[Saved data entries]
···

==> config.mk <==
export PLATFORM = sky130hd
export DESIGN_NAME = tmds_timing
export DESIGN_NICKNAME = d
export VERILOG_FILES = /design/src/rtl/tmds_timing_pkg.sv /design/src/rtl/tmds_timing_sync_edge_det.sv /design/src/rtl/tmds_timing.sv
export SDC_FILE = /design/constraint.sdc
export NUM_CORES = 1
export LEC_CHECK = 0
export BUFFER_PORTS_ARGS = -buffer_cell sky130_fd_sc_hd__clkbuf_2
export CAP_MARGIN = 20
export CORE_UTILIZATION = 35
export DETAILED_ROUTE_END_ITERATION = 10
export GPL_TIMING_DRIVEN = 0
export HOLD_SLACK_MARGIN = 0.06
export SLEW_MARGIN = 20
export SYNTH_ARGS = -nofsm -noshare
export SYNTH_HDL_FRONTEND = slang
export SYNTH_SLANG_ARGS = --single-unit
==> constraint.sdc <==
create_clock -name rx0_pclk -period 1.2 [get_ports rx0_pclk]
set_input_delay 0.12 -clock rx0_pclk [delete_from_list [all_inputs] [get_ports rx0_pclk]]
set_output_delay 0.12 -clock rx0_pclk [all_outputs]
set_load 0.03 [all_outputs]
==> src/rtl/tmds_timing_pkg.sv <==
// rtl/tmds_timing_pkg.sv - shared 720p timing constants and counter helpers for tmds_timing
package tmds_timing_pkg;

  localparam int CNT_W = 11;
  localparam logic [CNT_W-1:0] CNT_MAX = 11'd2047;

  localparam int H_START_720P  = 260;
  localparam int H_ACTIVE_720P = 1280;
  localparam int V_START_720P  = 25;
  localparam int V_ACTIVE_720P = 720;

  function automatic logic [CNT_W-1:0] sat_inc(input logic [CNT_W-1:0] c);
    return (c == CNT_MAX) ? c : c + 1'b1;
  endfunction

endpackage

==> src/rtl/tmds_timing_sync_edge_det.sv <==
// rtl/tmds_timing_sync_edge_det.sv - sync polarity normalise, two-stage register, registered leading-edge pulse
module sync_edge_det #(
  parameter logic SYNC_POL = 1'b1
) (
  input  logic clk,
  input  logic rst,
  input  logic sync,
  output logic lead
);

  logic s;
  logic p;

  // s is the normalised sync (1 = asserted); lead fires once per assertion
  always_ff @(posedge clk or posedge rst) begin
    if (rst) begin
      s    <= 1'b0;
      p    <= 1'b0;
      lead <= 1'b0;
    end else begin
      s    <= sync ^ ~SYNC_POL;
      p    <= s;
      lead <= s & ~p;
    end
  end

endmodule

==> src/rtl/tmds_timing.sv <==
// rtl/tmds_timing.sv - pixel/line position and data-enable recovery from decoded TMDS syncs
// Optional macro TIMING_LOCK_EN gates video_en until the first vsync leading edge after reset.
module tmds_timing
  import tmds_timing_pkg::*;
#(
  parameter int   H_START  = H_START_720P,
  parameter int   H_ACTIVE = H_ACTIVE_720P,
  parameter int   V_START  = V_START_720P,
  parameter int   V_ACTIVE = V_ACTIVE_720P,
  parameter logic SYNC_POL = 1'b1
) (
  input  logic              rx0_pclk,
  input  logic              rstbtn_n,
  input  logic              rx0_hsync,
  input  logic              rx0_vsync,
  output logic              video_en,
  output logic [CNT_W-1:0]  video_hcnt,
  output logic [CNT_W-1:0]  video_vcnt
);

  localparam logic [CNT_W:0] H_LO = (CNT_W+1)'(H_START);
  localparam logic [CNT_W:0] H_HI = (CNT_W+1)'(H_START + H_ACTIVE);
  localparam logic [CNT_W:0] V_LO = (CNT_W+1)'(V_START);
  localparam logic [CNT_W:0] V_HI = (CNT_W+1)'(V_START + V_ACTIVE);

  // Assert asynchronously, release on the second clock edge
  logic [1:0] rst_sync;
  logic       rst;

  always_ff @(posedge rx0_pclk or posedge rstbtn_n) begin
    if (rstbtn_n) rst_sync <= 2'b11;
    else          rst_sync <= {rst_sync[0], 1'b0};
  end

  assign rst = rst_sync[1];

  logic hs_lead;
  logic vs_lead;

  sync_edge_det #(.SYNC_POL(SYNC_POL)) u_hs_det (
    .clk  (rx0_pclk),
    .rst  (rst),
    .sync (rx0_hsync),
    .lead (hs_lead)
  );

  sync_edge_det #(.SYNC_POL(SYNC_POL)) u_vs_det (
    .clk  (rx0_pclk),
    .rst  (rst),
    .sync (rx0_vsync),
    .lead (vs_lead)
  );

  logic [CNT_W-1:0] hcnt_nxt;
  logic [CNT_W-1:0] vcnt_nxt;
  logic [CNT_W:0]   h_ext;
  logic [CNT_W:0]   v_ext;
  logic             win;
  logic             en_nxt;

  always_comb begin
    hcnt_nxt = hs_lead ? '0 : sat_inc(video_hcnt);
    vcnt_nxt = video_vcnt;
    if (vs_lead)      vcnt_nxt = '0;
    else if (hs_lead) vcnt_nxt = sat_inc(video_vcnt);
  end

  // One extra bit keeps START+ACTIVE from wrapping in the compare
  assign h_ext = {1'b0, hcnt_nxt};
  assign v_ext = {1'b0, vcnt_nxt};
  assign win   = (h_ext >= H_LO) && (h_ext < H_HI) && (v_ext >= V_LO) && (v_ext < V_HI);

`ifdef TIMING_LOCK_EN
  logic lock;

  always_ff @(posedge rx0_pclk or posedge rst) begin
    if (rst) lock <= 1'b0;
    else     lock <= lock | vs_lead;
  end

  assign en_nxt = win & (lock | vs_lead);
`else
  assign en_nxt = win;
`endif

  always_ff @(posedge rx0_pclk or posedge rst) begin
    if (rst) begin
      video_hcnt <= '0;
      video_vcnt <= '0;
      video_en   <= 1'b0;
    end else begin
      video_hcnt <= hcnt_nxt;
      video_vcnt <= vcnt_nxt;
      video_en   <= en_nxt;
    end
  end

endmodule

==> results.json, run 1 <==
{
  "peakVddDrop_mv": 1.038,
  "synth_area_leader_cell": "dfrtp_1",
  "gr-total-overflow": 0,
  "ys_types": 48,
  "r2r_start": "video_vcnt[0]",
  "cts_tree": "yes",
  "yosys_register_bits": 31,
  "setup_violations": 23,
  "cts.clk_slew.worst_paths_ps": 60,
  "wl_per_cell_um": 16.34,
  "routed-wl-met3_um": 181,
  "met2_wirelength_mm": 2.515,
  "placed_cell_area_um2": 2051,
  "reg2reg_setup_slack_ps": -1050,
  "fin_ws_ps": -1050,
  "gp_congestion": 0.7981,
  "clkPwrFrac": 0.307,
  "avgSynthCellArea_um2": 10.07,
  "hp-class": "reg2async",
  "clock-sinks": 31,
  "rows": 24,
  "pwr-share-comb": 0.269,
  "endpoint_kind": "flip-flop",
  "start_util": 0.3655,
  "viasPerCell": 5.463,
  "hold_viol": 0,
  "ys_warn_count": 0,
  "switching_share": 0.3106,
  "met1_length_mm": 1.918,
  "worstMarginPinSlew_ps": 548.5,
  "synth-async-reset-ratio": 1.000,
  "antennaDiodeCount": 0,
  "min_period_ps": 2250,
  "ant_nets": 0,
  "cp.required_ps": 1370,
  "grt_pass1_vias": 1572,
  "die_w_um": 69.44,
  "synth_area_leaders": "dfrtp_1 46%, dfstp_2 3.3%, nor2_1 3.3%",
  "drive_above_1_share": 0.6723,
  "grt_setup_unrepaired": "true",
  "cp.arrival_ps": 2420,
  "antenna_found_initial": 0,
  "numCtsBuffers": 5,
  "num_vias": 1568,
  "grt_usage": 0.1921,
  "grt_first_pass_wirelength_mm": 7.300,
  "synth_top_area_share": 0.4560,
  "drtIter0Drc": 82,
  "stdcell_count": 287,
  "post_synth_inst_count": 158,
  "internal_power_uw": 2036,
  "route.detailed.drc": 0,
  "io_buffers": 26,
  "worstSetupStartpointType": "flip-flop",
  "syn_nets": 164,
  "rr_endpoint": "video_en",
  "netlist_area_um2": 1592,
  "max_freq_ghz": 0.4444,
  "skew_ps": 4.569,
  "slew_headroom": 0.6339,
  "synth_edf_count": 0,
  "maxCapViolCount": 0,
  "nNetsFinal": 240,
  "pin_count": 27,
  "fin_crit_sh": 1.875,
  "final_common_cell": "buf_4",
  "cts.path.max_buffers": 2,
  "dp_hpwl_mm": 2.780,
  "insertion_delay_ps": 290,
  "dp.cells": 237,
  "final_cell_mix": "34 x buf_4, 23 x clkbuf_2, 20 x dfrtp_2, 11 x nor2_1, 10 x buf_6",
  "worstSetupPathType": "reg2reg",
  "drtPass1Iterations": 5,
  "die_y_um": 69.44,
  "stdcell_area_um2": 2664,
  "die-area_um2": 4821,
  "power.leakage_uw": 0.001141,
  "slew_viol_final": 0,
  "r2r_cells": 8,
  "ys.flop_type": "dfrtp_1",
  "path_max_fanout": 6,
  "power_density_nw_per_um2": 1108,
  "switching_power_uw": 917.2,
  "cts-root-buf": "clkbuf_8",
  "setup_tns_ps": -6009,
  "status": "finished with violations",
  "grt_max_degree": 19,
  "seqPwrFrac": 0.424,
  "cts_max_level": 2,
  "coreArea_um2": 4354,
  "wl_mm": 4.691,
  "area_growth_pct": 67.37,
  "yosysSeqAreaShare": 0.4890,
  "violations": "setup timing",
  "top_layer": "met4"
}
[state kept, by name, indices dropped and copies added, names as in the netlist]
signal / flops
rst_sync: 2
u_hs_det.lead: 1
u_hs_det.p: 1
u_hs_det.s: 1
u_vs_det.lead: 1
u_vs_det.p: 1
u_vs_det.s: 1
video_en: 1
video_hcnt: 11
video_vcnt: 11
[metrics by stage]
stage | setup slack [ps] | util | hold slack [ps] | total power (uW)
floorplan | -1035 | - | 31.50 | 1647
global placement | -1108 | 0.4647 | 121.4 | 1783
detailed placement | -1095 | 0.4710 | 132.2 | 1814
CTS | -1005 | 0.5552 | 309.8 | 2913
global route | -1108 | 0.6118 | 346.6 | 3109
finish | -1050 | 0.6118 | 293.1 | 2953
[worst max-delay path: stages (launching register included)]
cell	delay, ps
dfrtp_2	390
buf_4	150
nand4_1	250
or4_4	520
a31oi_4	160
and4_4	230
a21boi_0	230
o21ai_2	80
o311a_1	130
[cells by family after synthesis]
group / synth area share
flip-flops: 0.4890
XOR/XNOR: 0.01651
AND/OR/NAND/NOR: 0.2461
multiplexers: 0.03931
buffers and inverters: 0.04402
adder cells (fa/ha/maj): 0.01572
AO/OA/AOI/OAI: 0.1470
other: 0.002356
[cell type report]
cell class | count | area [um^2]
clock buffer | 8 | 100.1
inverter | 5 | 18.77
timing repair buffer | 73 | 558.0
multi-input combinational | 114 | 1085
sequential | 31 | 803.3
fill | 349 | 1690
tap | 52 | 65.06
buffer | 4 | 33.78
[worst max-delay path by stage]
stage | start | to | slack [ps] | depth (start not counted)
2_1_floorplan | video_vcnt[0] | video_en | -1040 | 8
3_3_place_gp | video_vcnt[0] | video_en | -1110 | 8
3_5_place_dp | video_vcnt[0] | video_en | -1100 | 8
4_1_cts | video_vcnt[1] | video_en | -1010 | 8
5_1_grt | video_vcnt[0] | video_en | -1110 | 8
6_report | video_vcnt[0] | video_en | -1050 | 8
[cells in the mapped netlist, types with 3 or more instances]
master	instances
nand3_1	10
a31oi_1	8
nor3_1	5
nand4_1	4
inv_1	5
a311oi_1	4
nor2_1	14
and3_1	5
dfrtp_1	29
nor2b_1	3
a21oi_1	5
buf_2	3
nand2_1	8
mux2i_1	4
a211oi_1	3
o21ai_0	5
[what timing repair did]
action,CTS,global route
buffers inserted,25,18
endpoints found under the setup margin,22,25
gates resized for setup,25,25
hold buffers,3,0
pin swaps,16,14
hold endpoints to repair,4,0
[power groups by stage]
stage                     registers (uW)  logic [uW]  clock network (uW)
after floorplan                     1400         244                   0
after global placement              1280         499                   0
after detailed placement            1290         524                   0
after CTS                           1240         745                 927
after global routing                1270         860                 983
final                               1250         794                 906
[per-layer routing]
layer | vias to the layer above | track usage
li1 | 746 | -
met1 | 786 | 0.2187
met2 | 30 | 0.3376
met3 | 6 | 0.04651
met4 | 0 | 0.08844
met5 | - | 0
No activity file was read; power rests on OpenSTA's default activity.
==> run 2: changes to the inputs <==
Settings changed: GPL_TIMING_DRIVEN 0 to default.
==> results.json, run 2 (synthesized netlist as in run 1, its figures left out) <==
{
  "status": "finished with violations",
  "violations": "setup timing",
  "switching_share": 0.3207,
  "power_density_nw_per_um2": 1025,
  "hp-class": "reg2async",
  "dp_hpwl_mm": 3.536,
  "setup_violations": 24,
  "power.leakage_uw": 0.001305,
  "maxCapViolCount": 0,
  "endpoint_kind": "flip-flop",
  "worstSetupPathType": "reg2reg",
  "pwr-share-comb": 0.318,
  "hold_viol": 0,
  "path_max_fanout": 3,
  "drive_above_1_share": 0.7059,
  "grt_first_pass_wirelength_mm": 8.031,
  "drtPass1Iterations": 4,
  "worstSetupStartpointType": "flip-flop",
  "nNetsFinal": 277,
  "antennaDiodeCount": 0,
  "rows": 24,
  "cts.clk_slew.worst_paths_ps": 60,
  "num-fill-cells": 321,
  "die-area_um2": 4821,
  "fin_crit_sh": 1.801,
  "crit_buf_inv": 0,
  "die_y_um": 69.44,
  "gr-total-overflow": 0,
  "insertion_delay_ps": 280,
  "cts_max_level": 2,
  "cts.path.max_buffers": 2,
  "grt_max_degree": 23,
  "crit_slowest_cell": "or4_1",
  "r2r_start": "video_vcnt[1]",
  "r2r_cells": 8,
  "num_vias": 1698,
  "peakVddDrop_mv": 1.126,
  "holdWs_ps": 208.9,
  "numCtsBuffers": 5,
  "ant_nets": 0,
  "cts-root-buf": "clkbuf_8",
  "internal_power_uw": 2030,
  "fin_ws_ps": -961.3,
  "final_core_utilization": 0.6698,
  "grt_usage": 0.2123,
  "rr_endpoint": "video_en",
  "pin_count": 27,
  "crit_path_cell_trace": "ha_4 > nand3_2 > or3_4 > a32o_1 > and4_4 > or4_1 > o21ai_1 > o311a_1",
  "wl_mm": 5.080,
  "cp.required_ps": 1420,
  "grt_setup_unrepaired": "true",
  "gp_congestion": 0.8466,
  "max_freq_ghz": 0.4627,
  "drtIter0Drc": 85,
  "final_common_cell": "buf_4",
  "wl_per_cell_um": 15.68,
  "coreArea_um2": 4354,
  "io_buffers": 26,
  "die_w_um": 69.44,
  "cpPeakStageDelay_ps": 470,
  "route.detailed.drc": 0,
  "clock-sinks": 31,
  "clkPwrFrac": 0.265,
  "cp_top_family": "simple AND/OR/NAND/NOR gates",
  "cp.arrival_ps": 2380,
  "viasPerCell": 5.241,
  "start_util": 0.3655,
  "antenna_found_initial": 0,
  "min_period_ps": 2161,
  "setup_tns_ps": -6709,
  "cts_tree": "yes",
  "switching_power_uw": 958.4,
  "final_cell_mix": "72 x buf_4, 21 x dfrtp_2, 20 x clkbuf_2, 12 x nor2_1, 12 x buf_6",
  "reg_top3": "video_hcnt x11, video_vcnt x11, rst_sync x2",
  "slew_viol_final": 0,
  "area_growth_pct": 83.25,
  "grt_pass1_vias": 1740,
  "skew_ps": 4.634,
  "reg2reg_setup_slack_ps": -960,
  "seqPwrFrac": 0.418
}
-- run 2: cell count changes in the layout (fill, tap and decap cells not counted), moves of 2 or more --
cell / delta
clkbuf_2: -3
clkbuf_8: -3
nand3_2: +2
buf_8: +2
buf_6: +2
buf_4: +38
-- run 2: routing by layer --
metal,up-vias,GRT usage,share of wire
met5,-,0,0
met4,0,0.06803,0.015
met3,8,0.05523,0.032
met2,37,0.3689,0.55
met1,834,0.2552,0.41
li1,819,-,-
-- run 2: how the worst max path moves through the flow --
stage	slack [ps]	endpoint	start	depth (start not counted)
3_5_place_dp	-970	video_en	video_vcnt[0]	8
6_report	-960	video_en	video_vcnt[1]	8
3_3_place_gp	-910	video_en	video_vcnt[1]	8
2_1_floorplan	-1040	video_en	video_vcnt[0]	8
4_1_cts	-960	video_en	video_vcnt[0]	8
5_1_grt	-1070	video_en	video_vcnt[0]	8
-- run 2: metrics by stage --
stage	power [uW]	std cells	cell area (um^2)	setup WS, ps
5_1_grt	3133	324	2917	-1066
4_1_cts	2943	323	2804	-964.7
3_3_place_gp	1969	302	2514	-913.3
2_1_floorplan	1647	158	1828	-1035
6_report	2989	324	2917	-961.3
3_5_place_dp	2008	302	2514	-970.6
-- run 2: cell type report --
class | instances | area (um^2) | share of cell area
Multi-Input combinational cell | 114 | 1061 | 0.3638
Timing Repair Buffer | 114 | 885.9 | 0.3037
Clock buffer | 7 | 76.32 | 0.02617
Tap cell | 52 | 65.06 | 0.02231
Clock inverter | 1 | 5.005 | 0.001716
Inverter | 5 | 18.77 | 0.006435
Sequential cell | 31 | 804.5 | 0.2758
-- run 2: repair_timing --
item,in CTS,in global routing
pin swaps,19,9
buffers inserted,11,3
endpoints found under the hold margin,4,0
hold buffers,3,0
gates resized for setup,27,26
setup endpoints to repair,26,28
-- run 2: power by group through the flow --
stage	Clock (uW)	Sequential, uW	Combinational [uW]
CTS	802	1240	900
detailed placement	0	1260	751
global placement	0	1250	722
floorplan	0	1400	244
finish	791	1250	949
global route	859	1260	1020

···

▶ **WHAT TO WORK ON**
Reproduce the lines of the entries above from the one with "detailed placement |" to the one with "buffer | 4 | 33.78", both included, exactly and without any other line.

▶ **TASK RESULT**
detailed placement | -1095 | 0.4710 | 132.2 | 1814
CTS | -1005 | 0.5552 | 309.8 | 2913
global route | -1108 | 0.6118 | 346.6 | 3109
finish | -1050 | 0.6118 | 293.1 | 2953
[worst max-delay path: stages (launching register included)]
cell	delay, ps
dfrtp_2	390
buf_4	150
nand4_1	250
or4_4	520
a31oi_4	160
and4_4	230
a21boi_0	230
o21ai_2	80
o311a_1	130
[cells by family after synthesis]
group / synth area share
flip-flops: 0.4890
XOR/XNOR: 0.01651
AND/OR/NAND/NOR: 0.2461
multiplexers: 0.03931
buffers and inverters: 0.04402
adder cells (fa/ha/maj): 0.01572
AO/OA/AOI/OAI: 0.1470
other: 0.002356
[cell type report]
cell class | count | area [um^2]
clock buffer | 8 | 100.1
inverter | 5 | 18.77
timing repair buffer | 73 | 558.0
multi-input combinational | 114 | 1085
sequential | 31 | 803.3
fill | 349 | 1690
tap | 52 | 65.06
buffer | 4 | 33.78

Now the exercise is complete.